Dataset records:
----------------

This design comes from an exercise in tuning for small area, a short achievable clock period and few clock cycles on the open sky130 flow, not from production work.
Where RTL was checked, it was by simulation tests only, not by an equivalence proof against the original.

==> build 23 <==
// sa
module sa #(parameter DIMENSION = 4) (
  input                                             CLK ,
  input                                             RSTn,
  input        [DIMENSION-1:0]                      DVI ,
  input        [          1:0][DIMENSION-1:0][15:0] DI  ,
  output logic [DIMENSION-1:0][DIMENSION-1:0]       DVO ,
  output logic [DIMENSION-1:0][DIMENSION-1:0][15:0] DO
);
==> module subnorm_calc, before the edit <==
module subnorm_calc (
  input        [11:0] MS   ,
  input        [11:0] MC   ,
  input               CO   ,
  input        [ 5:0] R    ,
  input               ADD  ,
  input               OVF  ,
  input               OVF63,
  input               SGN  ,
  input               SP   ,
  output logic [41:0] X    ,
  output logic        CI   ,
  output logic        SPO     
);
  logic [11:0] m;
  logic [11:0] mt;
  logic        neg;
  logic [81:0] v;
  always_comb begin
    m   = MS + MC + 12'(CO);
    neg = ADD & SGN;
    mt  = ADD ? ({m[11:1], m[0] & ~m[11]} ^ {12{SGN}}) : 12'd0;
    v   = {{41{neg}}, mt, {29{neg}}};
    X   = 42'(v >> R);
    CI  = neg;
    SPO = SP | OVF | (OVF63 & m[11]);
  end
endmodule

----------------

Give an exact reproduction of the lines from the one with "neg = ADD & SGN;" to the final line of the entries, including both.

    neg = ADD & SGN;
    mt  = ADD ? ({m[11:1], m[0] & ~m[11]} ^ {12{SGN}}) : 12'd0;
    v   = {{41{neg}}, mt, {29{neg}}};
    X   = 42'(v >> R);
    CI  = neg;
    SPO = SP | OVF | (OVF63 & m[11]);
  end
endmodule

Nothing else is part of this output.